Most of what you say I agree with, but I take exception to your "lots of closures" comments.

I've had to maintain code with large doses of lots of closures. Once you know the basic ideas, it is no harder than any other code.

I would draw a parallel to OO programming. If you sit someone down who doesn't understand OO and have them try to learn a large OO system, they'll be lost. Just working out the basic mechanics of where to find the method that gets called HERE (and having an idea of when it matters and when it doesn't) is going to constantly stump them. The fault is not, of course, necessarily with the OO code or design. It is that the programmer in question is lacking the mental toolbox that you need to understand OO code. (Of course it is also possible that the code and design are both terrible.)

Practical techniques that use closures are similar.
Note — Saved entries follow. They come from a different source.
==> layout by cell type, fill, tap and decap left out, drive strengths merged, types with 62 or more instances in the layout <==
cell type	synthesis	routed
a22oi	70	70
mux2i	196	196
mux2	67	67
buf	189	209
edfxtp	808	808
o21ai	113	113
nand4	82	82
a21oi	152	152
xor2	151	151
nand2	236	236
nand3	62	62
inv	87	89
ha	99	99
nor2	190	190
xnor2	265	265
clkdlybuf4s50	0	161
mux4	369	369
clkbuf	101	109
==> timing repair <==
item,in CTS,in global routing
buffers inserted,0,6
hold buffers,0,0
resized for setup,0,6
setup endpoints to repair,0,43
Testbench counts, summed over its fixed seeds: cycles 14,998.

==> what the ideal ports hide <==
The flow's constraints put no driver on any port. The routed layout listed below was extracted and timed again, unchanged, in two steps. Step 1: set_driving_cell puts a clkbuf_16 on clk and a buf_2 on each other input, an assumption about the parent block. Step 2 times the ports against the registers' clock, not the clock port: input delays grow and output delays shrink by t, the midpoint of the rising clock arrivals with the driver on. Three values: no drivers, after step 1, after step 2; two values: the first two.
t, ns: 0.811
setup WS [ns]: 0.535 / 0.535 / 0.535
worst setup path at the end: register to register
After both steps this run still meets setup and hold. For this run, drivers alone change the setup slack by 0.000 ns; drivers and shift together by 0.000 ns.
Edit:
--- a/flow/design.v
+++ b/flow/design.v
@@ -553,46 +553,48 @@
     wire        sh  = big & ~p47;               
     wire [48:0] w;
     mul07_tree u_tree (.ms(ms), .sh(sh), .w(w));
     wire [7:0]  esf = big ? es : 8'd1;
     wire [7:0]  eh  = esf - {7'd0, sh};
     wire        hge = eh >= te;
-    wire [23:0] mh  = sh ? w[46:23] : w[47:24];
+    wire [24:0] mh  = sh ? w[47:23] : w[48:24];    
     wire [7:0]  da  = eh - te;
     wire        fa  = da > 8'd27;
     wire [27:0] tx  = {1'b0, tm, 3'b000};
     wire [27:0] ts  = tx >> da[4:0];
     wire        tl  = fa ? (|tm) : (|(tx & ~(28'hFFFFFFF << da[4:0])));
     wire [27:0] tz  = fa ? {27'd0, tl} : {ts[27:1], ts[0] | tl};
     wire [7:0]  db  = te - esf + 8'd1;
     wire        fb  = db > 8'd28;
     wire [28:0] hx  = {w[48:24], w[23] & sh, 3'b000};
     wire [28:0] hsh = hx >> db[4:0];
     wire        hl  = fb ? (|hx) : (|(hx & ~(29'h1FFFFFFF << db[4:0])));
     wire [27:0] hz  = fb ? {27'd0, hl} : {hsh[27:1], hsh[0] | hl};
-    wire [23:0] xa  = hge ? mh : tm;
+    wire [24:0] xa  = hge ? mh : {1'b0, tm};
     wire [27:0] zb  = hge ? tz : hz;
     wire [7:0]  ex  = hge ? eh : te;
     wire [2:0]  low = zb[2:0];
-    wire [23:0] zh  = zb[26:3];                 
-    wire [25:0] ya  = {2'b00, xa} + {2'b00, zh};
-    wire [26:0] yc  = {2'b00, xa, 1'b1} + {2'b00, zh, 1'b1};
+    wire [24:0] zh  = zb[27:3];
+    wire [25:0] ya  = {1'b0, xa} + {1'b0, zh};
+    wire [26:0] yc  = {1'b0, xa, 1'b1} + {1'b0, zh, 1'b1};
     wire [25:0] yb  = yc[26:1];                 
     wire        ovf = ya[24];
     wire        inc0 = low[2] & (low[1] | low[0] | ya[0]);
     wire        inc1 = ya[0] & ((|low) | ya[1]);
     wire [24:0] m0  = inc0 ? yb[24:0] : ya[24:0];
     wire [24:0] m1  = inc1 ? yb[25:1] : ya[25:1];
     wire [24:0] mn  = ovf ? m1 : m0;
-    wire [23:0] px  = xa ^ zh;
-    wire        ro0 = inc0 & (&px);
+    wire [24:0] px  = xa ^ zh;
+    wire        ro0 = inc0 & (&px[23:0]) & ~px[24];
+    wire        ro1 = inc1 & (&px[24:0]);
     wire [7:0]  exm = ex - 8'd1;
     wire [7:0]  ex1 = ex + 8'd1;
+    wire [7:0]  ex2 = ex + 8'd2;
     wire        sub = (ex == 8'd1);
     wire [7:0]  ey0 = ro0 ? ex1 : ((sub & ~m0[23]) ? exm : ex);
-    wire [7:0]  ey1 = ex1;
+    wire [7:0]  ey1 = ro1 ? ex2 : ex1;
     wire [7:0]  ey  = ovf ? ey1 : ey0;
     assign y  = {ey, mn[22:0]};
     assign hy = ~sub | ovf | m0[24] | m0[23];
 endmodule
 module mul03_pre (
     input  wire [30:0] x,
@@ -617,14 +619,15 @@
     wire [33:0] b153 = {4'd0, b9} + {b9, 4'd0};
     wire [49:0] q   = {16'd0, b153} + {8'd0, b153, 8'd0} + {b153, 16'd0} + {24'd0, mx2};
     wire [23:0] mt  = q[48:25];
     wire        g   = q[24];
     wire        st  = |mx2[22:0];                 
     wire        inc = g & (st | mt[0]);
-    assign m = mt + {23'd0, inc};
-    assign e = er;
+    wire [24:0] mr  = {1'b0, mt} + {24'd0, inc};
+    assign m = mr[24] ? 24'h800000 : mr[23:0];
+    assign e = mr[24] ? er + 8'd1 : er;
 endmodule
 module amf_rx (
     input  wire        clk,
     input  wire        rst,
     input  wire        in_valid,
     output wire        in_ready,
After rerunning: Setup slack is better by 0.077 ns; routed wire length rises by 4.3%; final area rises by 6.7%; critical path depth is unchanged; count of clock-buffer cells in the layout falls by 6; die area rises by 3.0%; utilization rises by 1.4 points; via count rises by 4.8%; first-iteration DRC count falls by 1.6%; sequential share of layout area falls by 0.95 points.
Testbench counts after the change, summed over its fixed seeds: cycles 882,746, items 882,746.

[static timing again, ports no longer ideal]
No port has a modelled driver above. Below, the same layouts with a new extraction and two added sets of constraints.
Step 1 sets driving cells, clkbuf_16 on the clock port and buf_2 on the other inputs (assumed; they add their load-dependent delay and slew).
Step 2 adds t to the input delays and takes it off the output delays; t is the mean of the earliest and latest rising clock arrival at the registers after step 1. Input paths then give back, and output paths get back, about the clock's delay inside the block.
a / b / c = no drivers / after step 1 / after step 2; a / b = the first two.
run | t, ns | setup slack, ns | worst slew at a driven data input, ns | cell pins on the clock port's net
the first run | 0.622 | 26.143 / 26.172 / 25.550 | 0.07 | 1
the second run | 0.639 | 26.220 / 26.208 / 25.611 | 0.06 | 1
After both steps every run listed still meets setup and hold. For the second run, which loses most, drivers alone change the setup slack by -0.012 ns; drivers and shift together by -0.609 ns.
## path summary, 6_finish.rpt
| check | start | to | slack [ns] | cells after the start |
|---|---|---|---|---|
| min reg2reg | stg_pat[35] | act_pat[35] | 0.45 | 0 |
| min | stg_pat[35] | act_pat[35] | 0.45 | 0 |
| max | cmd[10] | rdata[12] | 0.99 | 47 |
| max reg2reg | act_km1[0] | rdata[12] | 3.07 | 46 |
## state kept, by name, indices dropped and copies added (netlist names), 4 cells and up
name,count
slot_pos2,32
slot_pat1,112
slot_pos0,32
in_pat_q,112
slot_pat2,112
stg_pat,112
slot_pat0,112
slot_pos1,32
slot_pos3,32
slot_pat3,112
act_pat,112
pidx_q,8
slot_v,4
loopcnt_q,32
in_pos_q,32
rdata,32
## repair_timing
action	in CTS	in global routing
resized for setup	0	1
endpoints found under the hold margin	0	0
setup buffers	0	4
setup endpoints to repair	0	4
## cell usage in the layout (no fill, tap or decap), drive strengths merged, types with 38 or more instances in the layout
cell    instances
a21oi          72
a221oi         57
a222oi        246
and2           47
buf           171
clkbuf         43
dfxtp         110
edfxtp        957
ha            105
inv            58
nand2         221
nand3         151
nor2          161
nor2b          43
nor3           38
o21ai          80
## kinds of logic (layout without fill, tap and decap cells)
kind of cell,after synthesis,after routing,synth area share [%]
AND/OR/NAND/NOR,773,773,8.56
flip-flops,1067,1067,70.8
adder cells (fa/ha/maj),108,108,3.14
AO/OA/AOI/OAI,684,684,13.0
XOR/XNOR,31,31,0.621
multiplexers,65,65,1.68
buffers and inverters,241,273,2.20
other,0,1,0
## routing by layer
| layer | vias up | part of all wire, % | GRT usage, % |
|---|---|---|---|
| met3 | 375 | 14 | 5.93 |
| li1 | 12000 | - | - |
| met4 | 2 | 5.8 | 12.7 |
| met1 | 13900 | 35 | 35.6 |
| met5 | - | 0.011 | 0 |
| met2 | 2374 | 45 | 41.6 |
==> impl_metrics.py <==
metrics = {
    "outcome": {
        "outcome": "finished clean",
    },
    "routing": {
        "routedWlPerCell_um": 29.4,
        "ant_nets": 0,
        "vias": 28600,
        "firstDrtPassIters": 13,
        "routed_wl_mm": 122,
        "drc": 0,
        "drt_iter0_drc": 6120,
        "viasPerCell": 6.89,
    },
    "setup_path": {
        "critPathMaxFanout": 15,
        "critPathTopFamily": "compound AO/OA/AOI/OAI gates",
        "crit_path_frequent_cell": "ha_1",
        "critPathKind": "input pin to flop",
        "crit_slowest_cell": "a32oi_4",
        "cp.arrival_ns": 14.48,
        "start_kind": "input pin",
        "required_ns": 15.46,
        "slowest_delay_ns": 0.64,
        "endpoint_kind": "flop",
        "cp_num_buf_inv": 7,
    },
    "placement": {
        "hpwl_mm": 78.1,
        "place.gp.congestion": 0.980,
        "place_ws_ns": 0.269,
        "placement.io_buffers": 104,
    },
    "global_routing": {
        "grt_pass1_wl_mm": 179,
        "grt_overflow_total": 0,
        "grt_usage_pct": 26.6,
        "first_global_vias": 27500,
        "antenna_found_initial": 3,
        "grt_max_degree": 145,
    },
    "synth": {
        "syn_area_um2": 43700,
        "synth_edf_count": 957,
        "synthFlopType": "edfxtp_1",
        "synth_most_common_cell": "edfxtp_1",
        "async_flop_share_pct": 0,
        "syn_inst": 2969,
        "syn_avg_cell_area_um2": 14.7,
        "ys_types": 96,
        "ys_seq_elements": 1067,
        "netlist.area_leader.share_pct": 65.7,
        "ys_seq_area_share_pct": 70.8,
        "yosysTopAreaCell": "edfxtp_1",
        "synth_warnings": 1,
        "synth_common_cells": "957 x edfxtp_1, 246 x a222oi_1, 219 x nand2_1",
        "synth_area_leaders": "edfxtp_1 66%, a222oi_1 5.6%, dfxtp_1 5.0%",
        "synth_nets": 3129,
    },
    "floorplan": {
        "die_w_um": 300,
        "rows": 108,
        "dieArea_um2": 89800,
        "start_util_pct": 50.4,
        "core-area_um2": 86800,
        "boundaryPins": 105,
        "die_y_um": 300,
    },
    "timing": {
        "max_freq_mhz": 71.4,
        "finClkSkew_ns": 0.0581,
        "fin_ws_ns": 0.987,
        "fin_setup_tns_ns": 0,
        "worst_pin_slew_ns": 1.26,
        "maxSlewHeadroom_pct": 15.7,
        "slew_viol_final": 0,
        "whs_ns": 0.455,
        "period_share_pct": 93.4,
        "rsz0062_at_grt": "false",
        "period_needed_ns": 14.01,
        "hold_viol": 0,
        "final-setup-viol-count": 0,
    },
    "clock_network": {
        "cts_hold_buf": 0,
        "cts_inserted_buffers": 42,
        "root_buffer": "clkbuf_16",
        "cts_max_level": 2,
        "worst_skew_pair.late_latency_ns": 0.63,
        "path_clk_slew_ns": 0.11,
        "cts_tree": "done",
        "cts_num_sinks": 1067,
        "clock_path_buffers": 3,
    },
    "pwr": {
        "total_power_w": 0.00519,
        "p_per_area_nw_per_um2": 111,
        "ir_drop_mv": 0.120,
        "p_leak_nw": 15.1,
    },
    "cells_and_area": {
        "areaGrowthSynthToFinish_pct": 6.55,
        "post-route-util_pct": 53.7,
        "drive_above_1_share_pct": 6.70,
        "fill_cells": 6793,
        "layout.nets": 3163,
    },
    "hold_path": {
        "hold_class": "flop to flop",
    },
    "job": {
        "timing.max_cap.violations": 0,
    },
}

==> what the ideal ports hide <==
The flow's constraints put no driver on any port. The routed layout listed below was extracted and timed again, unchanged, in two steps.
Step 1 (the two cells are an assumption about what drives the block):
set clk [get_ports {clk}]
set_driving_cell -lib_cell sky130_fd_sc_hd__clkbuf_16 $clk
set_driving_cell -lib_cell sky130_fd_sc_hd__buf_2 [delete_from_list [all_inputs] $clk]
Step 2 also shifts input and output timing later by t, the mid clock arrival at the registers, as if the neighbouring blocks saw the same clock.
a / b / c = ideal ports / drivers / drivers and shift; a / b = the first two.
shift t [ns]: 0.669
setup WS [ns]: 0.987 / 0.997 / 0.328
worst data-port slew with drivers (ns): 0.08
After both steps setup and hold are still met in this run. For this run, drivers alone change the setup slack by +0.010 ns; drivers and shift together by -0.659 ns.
This is an optimization exercise on Yosys and OpenROAD, whose aim is small area, a short achievable clock period and few clock cycles, not a production implementation.
Only the layout flow was run in this run; the RTL was not checked for function there.
Power is estimated from default activity; no workload was simulated.

===== design.v =====
module pvc_sram_exerciser (
    input  wire        clk,
    input  wire        rst,
    input  wire        start,
    input  wire [2:0]  cfg_sel,
    input  wire        cfg_rw,
    input  wire        cfg_ret,
    input  wire        cfg_siz,
    output wire        busy,
    output wire        done,
    output wire        fault,
    output reg  [3:0]  fault_code,
    output reg         verdict_fail,
    output reg  [31:0] fail_count,
    output wire        ev_valid,
    output reg  [2:0]  ev_kind,
    output reg  [31:0] ev_data,
    input  wire        ev_ready,
    input  wire        rsp_valid,
    input  wire [2:0]  rsp_nsym,
    input  wire        rsp_z,
    input  wire [7:0]  rsp_byte,
    input  wire [2:0]  rec_idx,
    output wire        rec_addr_valid,
    output wire [19:0] rec_addr,
    output wire [7:0]  rec_label,
    output wire [1:0]  rec_kind,
    output wire [7:0]  rec_expect,
    output wire [7:0]  rec_act_val,
    output wire [7:0]  rec_act_zmask
);
    localparam [2:0] EV_XACT = 3'd1;
    localparam [2:0] EV_TRS  = 3'd2;
    localparam [2:0] EV_IND  = 3'd3;
    localparam [2:0] EV_PASS = 3'd4;
    localparam [2:0] EV_FAIL = 3'd5;
    localparam [1:0] K_EQ = 2'd0;
    localparam [1:0] K_Z  = 2'd1;
    localparam [1:0] K_NE = 2'd2;
    localparam [3:0] F_BAD_PROFILE   = 4'd6;
    localparam [3:0] F_FRAME_INVALID = 4'd15;
    localparam [7:0] NEEDLE = 8'hA5;
    localparam [2:0] ST_IDLE  = 3'd0;
    localparam [2:0] ST_ISSUE = 3'd1;
    localparam [2:0] ST_WAIT  = 3'd2;
    localparam [2:0] ST_CHECK = 3'd3;
    localparam [2:0] ST_ADV   = 3'd4;
    localparam [2:0] ST_DONE  = 3'd5;
    localparam [2:0] ST_FAULT = 3'd6;
    localparam [2:0] PH_TRS       = 3'd0;
    localparam [2:0] PH_FLT       = 3'd1;
    localparam [2:0] PH_SZ_ZERO   = 3'd2;
    localparam [2:0] PH_SZ_NEEDLE = 3'd3;
    localparam [2:0] PH_SZ_READ   = 3'd4;
    localparam [2:0] PH_SWEEP     = 3'd5;
    localparam [2:0] PH_RETAIN    = 3'd6;
    localparam [2:0] PH_VRD       = 3'd7;
    reg [2:0]  state;
    reg [2:0]  phase;
    reg [1:0]  step;
    reg [1:0]  flt;
    reg [2:0]  pat;
    reg [19:0] addr;
    reg        ind;
    reg [2:0]  sel_r;
    reg        rw_r, ret_r, siz_r;
    reg        cap_z;
    reg [7:0]  cap_byte;
    reg [3:0]  rec_n;
    reg        rec_av_q  [0:7];
    reg [19:0] rec_a_q   [0:7];
    reg [7:0]  rec_l_q   [0:7];
    reg [1:0]  rec_k_q   [0:7];
    reg [7:0]  rec_e_q   [0:7];
    reg        rec_z_q   [0:7];
    reg [7:0]  rec_v_q   [0:7];
    wire has_cs2 = (sel_r == 3'd0) || (sel_r == 3'd2);
    reg [19:0] last_addr;
    always @(*) begin
        case (sel_r)
            3'd0:    last_addr = 20'h01FFF;    
            3'd1:    last_addr = 20'h07FFF;    
            3'd2:    last_addr = 20'h1FFFF;    
            3'd3:    last_addr = 20'h3FFFF;    
            default: last_addr = 20'h7FFFF;    
        endcase
    end
    wire at_last = (addr == last_addr);
    reg [7:0] pat_val;
    always @(*) begin
        case (pat)
            3'd0: pat_val = 8'hAA;
            3'd1: pat_val = 8'h55;
            3'd2: pat_val = 8'hF0;
            3'd3: pat_val = 8'h0F;
            3'd4: pat_val = 8'hCC;
            3'd5: pat_val = 8'h33;
            3'd6: pat_val = 8'hFF;
            default: pat_val = 8'h00;
        endcase
    end
    function [31:0] build;
        input        we, oe, cs1, cs2, cs2_decl;
        input [19:0] a;
        input [7:0]  d;
        begin
            build = {we, oe, cs1, cs2 & cs2_decl, a, d};
        end
    endfunction
    reg [2:0]  op_kind;
    reg [31:0] op_data;
    reg        op_chk;
    reg [1:0]  op_ckind;
    reg [7:0]  op_cval;
    reg [7:0]  op_label;
    reg        op_has_addr;
    always @(*) begin
        op_kind     = EV_XACT;
        op_data     = 32'd0;
        op_chk      = 1'b0;
        op_ckind    = K_EQ;
        op_cval     = 8'd0;
        op_label    = 8'd0;
        op_has_addr = 1'b1;
        case (phase)
            PH_TRS: begin
                op_kind = EV_TRS;
            end
            PH_FLT: begin
                op_data     = build(1'b1, 1'b0, (flt != 2'd2), (flt != 2'd0), has_cs2, 20'd0, 8'd0);
                op_chk      = 1'b1;
                op_ckind    = K_Z;
                op_label    = {6'd0, flt} + 8'd1;
                op_has_addr = 1'b0;
            end
            PH_SZ_ZERO: begin
                if (step == 2'd0)
                    op_data = build(1'b0, 1'b1, 1'b0, 1'b0, has_cs2, addr, 8'd0);
                else
                    op_data = build(1'b1, 1'b1, 1'b1, 1'b1, has_cs2, addr, 8'd0);
            end
            PH_SZ_NEEDLE: begin
                if (step == 2'd0)
                    op_data = build(1'b0, 1'b1, 1'b0, 1'b0, has_cs2, 20'd0, NEEDLE);
                else
                    op_data = build(1'b1, 1'b1, 1'b1, 1'b1, has_cs2, 20'd0, 8'd0);
            end
            PH_SZ_READ: begin
                op_data  = build(1'b1, 1'b0, 1'b0, 1'b0, has_cs2, addr, 8'd0);
                op_chk   = 1'b1;
                op_ckind = K_NE;
                op_cval  = NEEDLE;
                op_label = 8'h04;
            end
            PH_SWEEP: begin
                case (step)
                    2'd0: begin
                        op_kind = EV_IND;
                        op_data = {31'd0, ~ind};
                    end
                    2'd1: begin
                        op_data = build(1'b0, 1'b1, 1'b0, 1'b0, has_cs2, addr, pat_val);
                    end
                    2'd2: begin
                        op_data  = build(1'b1, 1'b1, 1'b1, 1'b1, has_cs2, addr, 8'd0);
                        op_chk   = 1'b1;
                        op_ckind = K_Z;
                        op_label = 8'h05;
                    end
                    default: begin
                        op_data  = build(1'b1, 1'b0, 1'b0, 1'b0, has_cs2, addr, 8'd0);
                        op_chk   = 1'b1;
                        op_ckind = K_EQ;
                        op_cval  = pat_val;
                        op_label = 8'h06;
                    end
                endcase
            end
            PH_RETAIN: begin
                op_data  = build(1'b1, 1'b0, 1'b0, 1'b0, has_cs2, addr, 8'd0);
                op_chk   = 1'b1;
                op_ckind = K_EQ;
                op_cval  = pat_val;
                op_label = 8'h07;
            end
            default: begin  
                op_kind = (fail_count != 32'd0) ? EV_FAIL : EV_PASS;
            end
        endcase
    end
    reg mismatch;
    always @(*) begin
        case (op_ckind)
            K_EQ:    mismatch = !(!cap_z && cap_byte == op_cval);
            K_Z:     mismatch = !cap_z;
            default: mismatch = (!cap_z && cap_byte == op_cval);
        endcase
    end
    assign busy     = (state == ST_ISSUE) || (state == ST_WAIT) ||
                      (state == ST_CHECK) || (state == ST_ADV);
    assign done     = (state == ST_DONE);
    assign fault    = (state == ST_FAULT);
    assign ev_valid = (state == ST_ISSUE);
    always @(*) begin
        ev_kind = op_kind;
        ev_data = op_data;
    end
    always @(posedge clk) begin
        if (rst) begin
            state      <= ST_IDLE;
            fault_code <= 4'd0;
            fail_count <= 32'd0;
            rec_n      <= 4'd0;
            verdict_fail <= 1'b0;
            ind        <= 1'b0;
            phase      <= PH_TRS;
            step       <= 2'd0;
            flt        <= 2'd0;
            pat        <= 3'd0;
            addr       <= 20'd0;
            sel_r      <= 3'd0;
            rw_r       <= 1'b0;
            ret_r      <= 1'b0;
            siz_r      <= 1'b0;
            cap_z      <= 1'b0;
            cap_byte   <= 8'd0;
        end else begin
            case (state)
                ST_IDLE, ST_DONE: begin
                    if (start) begin
                        if (cfg_sel > 3'd4) begin
                            state      <= ST_FAULT;
                            fault_code <= F_BAD_PROFILE;
                        end else begin
                            state        <= ST_ISSUE;
                            sel_r        <= cfg_sel;
                            rw_r         <= cfg_rw;
                            ret_r        <= cfg_ret;
                            siz_r        <= cfg_siz;
                            phase        <= PH_TRS;
                            step         <= 2'd0;
                            flt          <= 2'd0;
                            pat          <= 3'd0;
                            addr         <= 20'd0;
                            ind          <= 1'b0;
                            fail_count   <= 32'd0;
                            rec_n        <= 4'd0;
                            verdict_fail <= 1'b0;
                        end
                    end
                end
                ST_ISSUE: begin
                    if (ev_ready) begin
                        case (op_kind)
                            EV_XACT: state <= ST_WAIT;
                            EV_IND: begin
                                ind   <= ~ind;
                                state <= ST_ADV;
                            end
                            EV_PASS, EV_FAIL: begin
                                verdict_fail <= (op_kind == EV_FAIL);
                                state        <= ST_DONE;
                            end
                            default: state <= ST_ADV;
                        endcase
                    end
                end
                ST_WAIT: begin
                    if (rsp_valid) begin
                        if (rsp_nsym != 3'd1) begin
                            state      <= ST_FAULT;
                            fault_code <= F_FRAME_INVALID;
                        end else begin
                            cap_z    <= rsp_z;
                            cap_byte <= rsp_z ? 8'd0 : rsp_byte;
                            state    <= op_chk ? ST_CHECK : ST_ADV;
                        end
                    end
                end
                ST_CHECK: begin
                    if (mismatch) begin
                        if (fail_count != 32'hFFFF_FFFF)
                            fail_count <= fail_count + 32'd1;
                        if (rec_n != 4'd8)
                            rec_n <= rec_n + 4'd1;
                    end
                    state <= ST_ADV;
                end
                ST_ADV: begin
                    state <= ST_ISSUE;
                    case (phase)
                        PH_TRS: begin
                            if (has_cs2)    phase <= PH_FLT;
                            else if (siz_r) phase <= PH_SZ_ZERO;
                            else if (rw_r)  phase <= PH_SWEEP;
                            else            phase <= PH_VRD;
                            flt  <= 2'd0;
                            addr <= 20'd0;
                            step <= 2'd0;
                        end
                        PH_FLT: begin
                            if (flt != 2'd2) begin
                                flt <= flt + 2'd1;
                            end else begin
                                if (siz_r)     phase <= PH_SZ_ZERO;
                                else if (rw_r) phase <= PH_SWEEP;
                                else           phase <= PH_VRD;
                                addr <= 20'd0;
                                step <= 2'd0;
                            end
                        end
                        PH_SZ_ZERO: begin
                            if (step == 2'd0) begin
                                step <= 2'd1;
                            end else begin
                                step <= 2'd0;
                                if (at_last) begin
                                    phase <= PH_SZ_NEEDLE;
                                    addr  <= 20'd0;
                                end else begin
                                    addr <= addr + 20'd1;
                                end
                            end
                        end
                        PH_SZ_NEEDLE: begin
                            if (step == 2'd0) begin
                                step <= 2'd1;
                            end else begin
                                step  <= 2'd0;
                                phase <= PH_SZ_READ;
                                addr  <= 20'd1;
                            end
                        end
                        PH_SZ_READ: begin
                            if (at_last) begin
                                phase <= rw_r ? PH_SWEEP : PH_VRD;
                                addr  <= 20'd0;
                                step  <= 2'd0;
                                pat   <= 3'd0;
                            end else begin
                                addr <= addr + 20'd1;
                            end
                        end
                        PH_SWEEP: begin
                            if (step != 2'd3) begin
                                step <= step + 2'd1;
                            end else if (at_last) begin
                                addr <= 20'd0;
                                step <= 2'd0;
                                if (ret_r) begin
                                    phase <= PH_RETAIN;
                                end else if (pat == 3'd7) begin
                                    phase <= PH_VRD;
                                end else begin
                                    pat <= pat + 3'd1;
                                end
                            end else begin
                                addr <= addr + 20'd1;
                                step <= ((addr[6:0] + 7'd1) == 7'd0) ? 2'd0 : 2'd1;
                            end
                        end
                        PH_RETAIN: begin
                            if (at_last) begin
                                addr <= 20'd0;
                                step <= 2'd0;
                                if (pat == 3'd7) begin
                                    phase <= PH_VRD;
                                end else begin
                                    phase <= PH_SWEEP;
                                    pat   <= pat + 3'd1;
                                end
                            end else begin
                                addr <= addr + 20'd1;
                            end
                        end
                        default: ;
                    endcase
                end
                default: ;  
            endcase
        end
    end
    always @(posedge clk) begin
        if (!rst && state == ST_CHECK && mismatch && rec_n != 4'd8) begin
            rec_av_q[rec_n[2:0]] <= op_has_addr;
            rec_a_q[rec_n[2:0]]  <= op_has_addr ? addr : 20'd0;
            rec_l_q[rec_n[2:0]]  <= op_label;
            rec_k_q[rec_n[2:0]]  <= op_ckind;
            rec_e_q[rec_n[2:0]]  <= op_cval;
            rec_z_q[rec_n[2:0]]  <= cap_z;
            rec_v_q[rec_n[2:0]]  <= cap_byte;
        end
    end
    assign rec_addr_valid = rec_av_q[rec_idx];
    assign rec_addr       = rec_a_q[rec_idx];
    assign rec_label      = rec_l_q[rec_idx];
    assign rec_kind       = rec_k_q[rec_idx];
    assign rec_expect     = rec_e_q[rec_idx];
    assign rec_act_val    = rec_v_q[rec_idx];
    assign rec_act_zmask  = {8{rec_z_q[rec_idx]}};
endmodule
When you understand, "Oh, he's building up a dispatch table" or "Oh, he's creating an iterator" then suddenly the technique scales and it isn't a problem. Of course, as with any technique, it is possible to create a real mess with closures. But it is also likely that clean code using closures will look like a mess to someone who lacks the right mental toolbox to deal with them.

Note that in both examples what is key is chunking, being able to understand what a block of code is doing so that you can know during maintainance whether you need to dig further there or look elsewhere.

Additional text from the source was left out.